───── Supplied material ─────
==> 09-02 <==
==> flow/design.v (excerpt) <==
module mac_demo(input    clk, 
           input    reset, 
           input    ena,
   	   input    signed [16-1 : 0] k,
           input    signed [16-1 : 0] x,   
           output   signed [2 * 16 - 1 : 0] acc_out
          ) ;
           wire     signed [2 * 16 - 1 : 0] p ;
           wire     signed [2 * 16 - 1 : 0] acc_in ;
   multiplier  #(.width(16)) mult_0(.multiplicand(k),
                                          .multiplier(x),
                       			  .product(p)
                			  ) ;
   adder     #(.width(2*16)) add_0(.a(p),
                			 .b(acc_out),
                			 .sum(acc_in)
               				) ;
   accumulator  #(.width(2*16))  acc_0(.clk(clk),
                   			     .reset(reset),
                   			     .ena(ena),
                   			     .acc_in(acc_in),
                   			     .acc_out(acc_out)
                   			) ;
endmodule
make LEC_CHECK=0 CAP_MARGIN=30 CORE_ASPECT_RATIO=0.98 CORE_MARGIN=2 CORE_UTILIZATION=72 CTS_CLUSTER_DIAMETER=137 CTS_CLUSTER_SIZE=79 GPL_ROUTABILITY_DRIVEN=1 GPL_TIMING_DRIVEN=1 HOLD_SLACK_MARGIN=-0.09 MAX_ROUTING_LAYER=met4 PLACE_DENSITY_LB_ADDON=0.01 SETUP_SLACK_MARGIN=-0.38 SLEW_MARGIN=35 TNS_END_PERCENT=40 finish   # period 6.3 ns
run.sh (not shown) runs the stock make flow with config.mk's settings and CLKGATE_MAP_FILE=.
==> 03-12: changes against 09-02 <==
Settings changed: CAP_MARGIN 30 to 20, CORE_ASPECT_RATIO 0.98 to unset, CTS_CLUSTER_DIAMETER 137 to 42, GPL_ROUTABILITY_DRIVEN 1 to unset, GPL_TIMING_DRIVEN 1 to unset, HOLD_SLACK_MARGIN -0.09 to 0.27, MAX_ROUTING_LAYER met4 to unset, PLACE_DENSITY set to 0.35, PLACE_DENSITY_LB_ADDON 0.01 to unset, SETUP_SLACK_MARGIN -0.38 to 1.02, SLEW_MARGIN 35 to 20.
==> flow/constraint.sdc (replaced) <==
create_clock -name core_clock -period 3.9 [get_ports {clk}]
set_input_delay 0.7800 -clock core_clock [delete_from_list [all_inputs] [get_ports {clk}]]
set_output_delay 0.7800 -clock core_clock [all_outputs]
set_load 0.01 [all_outputs]
==> 07-27: changes against 09-02 <==
Settings changed: ABC_AREA set to 1, CAP_MARGIN 30 to 20, CORE_ASPECT_RATIO 0.98 to 1.35, CORE_UTILIZATION 72 to 67, CTS_CLUSTER_DIAMETER 137 to 268, CTS_CLUSTER_SIZE 79 to 95, GPL_ROUTABILITY_DRIVEN 1 to unset, GPL_TIMING_DRIVEN 1 to unset, HOLD_SLACK_MARGIN -0.09 to unset, MAX_ROUTING_LAYER met4 to unset, PLACE_DENSITY set to 0.4, PLACE_DENSITY_LB_ADDON 0.01 to unset, SETUP_SLACK_MARGIN -0.38 to unset, SLEW_MARGIN 35 to 20, TNS_END_PERCENT 40 to unset.
==> 03-18: changes against 09-02 <==
Settings changed: CAP_MARGIN 30 to 20, CORE_ASPECT_RATIO 0.98 to 1.56, CORE_UTILIZATION 72 to 51, CTS_CLUSTER_DIAMETER 137 to unset, CTS_CLUSTER_SIZE 79 to unset, GPL_ROUTABILITY_DRIVEN 1 to 0, HOLD_SLACK_MARGIN -0.09 to unset, PLACE_DENSITY_LB_ADDON 0.01 to 0.22, SETUP_SLACK_MARGIN -0.38 to -0.19, TNS_END_PERCENT 40 to unset.
==> flow/constraint.sdc (replaced) <==
create_clock -name core_clock -period 6.16 [get_ports {clk}]
set_input_delay 1.2320 -clock core_clock [delete_from_list [all_inputs] [get_ports {clk}]]
set_output_delay 1.2320 -clock core_clock [all_outputs]
set_load 0.01 [all_outputs]
==> summary of the runs <==
07-27 completed, yet does not pass: setup timing. 03-18 completed and failed the layout checks on setup timing. 03-12 produced a layout that fails on setup timing. 09-02 completed, yet does not pass: setup timing. Worst setup slack: 07-27 > 09-02 > 03-18 > 03-12. Of 03-18 and 07-27, 07-27 has the higher critical path depth (gap 3). In 03-18 the sequential share of layout area is higher than in 03-12, by 0.067 points. Between 07-27 and 03-12, the lower utilization is in 07-27 (gap 3.3 points). Of 07-27 and 03-18, 07-27 has the higher area after synthesis (gap 6.9%, measured against 03-18). In sequential cell count, 09-02 and 03-18 do not differ.
==> figures <==
Run status: 03-18 finished with violations; 07-27 finished with violations; 03-12 finished with violations; 09-02 finished with violations
Violated checks: 03-18 setup timing; 07-27 setup timing; 03-12 setup timing; 09-02 setup timing
Origin of the worst min-delay path: 03-18 acc_0.acc_out[27]; 07-27 acc_0.acc_out[3]; 03-12 acc_0.acc_out[15]; 09-02 acc_0.acc_out[4]
Instance area after placement: 03-18 14300 sq um; 07-27 15000 sq um; 03-12 14500 sq um; 09-02 14100 sq um
Final clock period utilization by the worst path: 03-18 1.07; 07-27 1.07; 03-12 1.67; 09-02 1.07
Comb_multi_in: 03-18 890; 07-27 1049; 03-12 890; 09-02 890
Met2 Resource Use GR: 03-18 0.537; 07-27 0.719; 03-12 0.802; 09-02 0.705
Core utilization before placement: 03-18 0.517; 07-27 0.687; 03-12 0.731; 09-02 0.739
Routed WL: 03-18 31800 um; 07-27 50900 um; 03-12 44600 um; 09-02 36800 um
Data required time at the worst endpoint: 03-18 6.33 ns; 07-27 6.49 ns; 03-12 4.09 ns; 09-02 6.47 ns
Detail-routed via count per cell: 03-18 5.24; 07-27 6.15; 03-12 6.46; 09-02 6.02


==> job 2275: inputs <==
==> flow/design.v <==
module multiplier  #(parameter width = 16)
   ( input    signed  [width-1 : 0] multiplicand,
     input    signed  [width-1 : 0] multiplier,   
     output   signed  [2 * width - 1 : 0] product
   ) ;
   assign  product = multiplicand * multiplier ;
endmodule
module  adder  #(parameter width = 32)  
		( input   signed [width-1 : 0] a ,
		  input   signed [width-1 : 0] b , 
		  output  signed [width-1 : 0] sum
		) ;
    assign   sum = a + b ;
endmodule
module accumulator #(parameter width = 32) 
	(input    clk,
     	 input    ena,
         input    reset,
         input	  signed [width - 1 : 0] acc_in,
   	 output   reg signed [width - 1 : 0] acc_out
	) ;
   always @(posedge clk) begin
      if (reset)  acc_out <= 0 ;
      else if (ena) acc_out <= acc_in ;
   end
endmodule
module mac_demo(input    clk, 
           input    reset, 
           input    ena,
   	   input    signed [16-1 : 0] k,
           input    signed [16-1 : 0] x,   
           output   signed [2 * 16 - 1 : 0] acc_out
          ) ;
           wire     signed [2 * 16 - 1 : 0] p ;
           wire     signed [2 * 16 - 1 : 0] acc_in ;
   multiplier  #(.width(16)) mult_0(.multiplicand(k),
                                          .multiplier(x),
                       			  .product(p)
                			  ) ;
   adder     #(.width(2*16)) add_0(.a(p),
                			 .b(acc_out),
                			 .sum(acc_in)
               				) ;
   accumulator  #(.width(2*16))  acc_0(.clk(clk),
                   			     .reset(reset),
                   			     .ena(ena),
                   			     .acc_in(acc_in),
                   			     .acc_out(acc_out)
                   			) ;
endmodule
==> flow/run.sh <==
#!/bin/bash
# the make line also repeats each setting of config.mk as NAME=value (left out here)
make -C /OpenROAD-flow-scripts/flow DESIGN_CONFIG=/design/flow/config.mk WORK_HOME=/design/flow/orfs CLKGATE_MAP_FILE= finish
==> flow/config.mk <==
export PLATFORM = sky130hd
export DESIGN_NAME = mac_demo
export DESIGN_NICKNAME = mac_demo
export VERILOG_FILES = /design/flow/design.v
export SDC_FILE = /design/flow/constraint.sdc
export NUM_CORES = 4
export LEC_CHECK = 0
export CAP_MARGIN = 20
export CORE_ASPECT_RATIO = 1.1
export CORE_MARGIN = 2
export CORE_UTILIZATION = 40
export CTS_CLUSTER_DIAMETER = 289
export CTS_CLUSTER_SIZE = 41
export SLEW_MARGIN = 20
==> flow/constraint.sdc <==
create_clock -name core_clock -period 7.0 [get_ports {clk}]
set_input_delay 1.4000 -clock core_clock [delete_from_list [all_inputs] [get_ports {clk}]]
set_output_delay 1.4000 -clock core_clock [all_outputs]
set_load 0.01 [all_outputs]
==> job 6308 (differences from job 2275) <==
Settings changed: CORE_ASPECT_RATIO 1.1 to default, CORE_UTILIZATION 40 to 72, CTS_CLUSTER_DIAMETER 289 to 375, CTS_CLUSTER_SIZE 41 to 28.
==> flow/constraint.sdc (replaced) <==
create_clock -name core_clock -period 3.68 [get_ports {clk}]
set_input_delay 0.7360 -clock core_clock [delete_from_list [all_inputs] [get_ports {clk}]]
set_output_delay 0.7360 -clock core_clock [all_outputs]
set_load 0.01 [all_outputs]
==> job 2754 (differences from job 2275) <==
Settings changed: CORE_ASPECT_RATIO 1.1 to default, CORE_UTILIZATION 40 to 68, CTS_CLUSTER_DIAMETER 289 to 42, CTS_CLUSTER_SIZE 41 to default.
==> flow/constraint.sdc (replaced) <==
create_clock -name core_clock -period 6.45 [get_ports {clk}]
set_input_delay 1.2900 -clock core_clock [delete_from_list [all_inputs] [get_ports {clk}]]
set_output_delay 1.2900 -clock core_clock [all_outputs]
set_load 0.01 [all_outputs]
==> comparison <==
Job 2754 finished with setup timing left. Job 6308 ended with an error in 5_1_grt with GRT-0232. Job 2275 produced a clean layout. Area after synthesis is the same in job 2754 and job 2275. Against job 2754, the first-iteration DRC count of job 2275 is smaller by about 55%. In job 2754 the critical path depth is lower than in job 2275, by 1. In job 2275 the sequential share of layout area is higher than in job 2754, by 0.11 points. Against job 2275, the count of clock-buffer cells in the layout of job 2754 is higher by 1.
─────
* Task goal *
Your task is to copy every line in the entries that holds the string "assign".

* Reply *
   assign  product = multiplicand * multiplier ;
    assign   sum = a + b ;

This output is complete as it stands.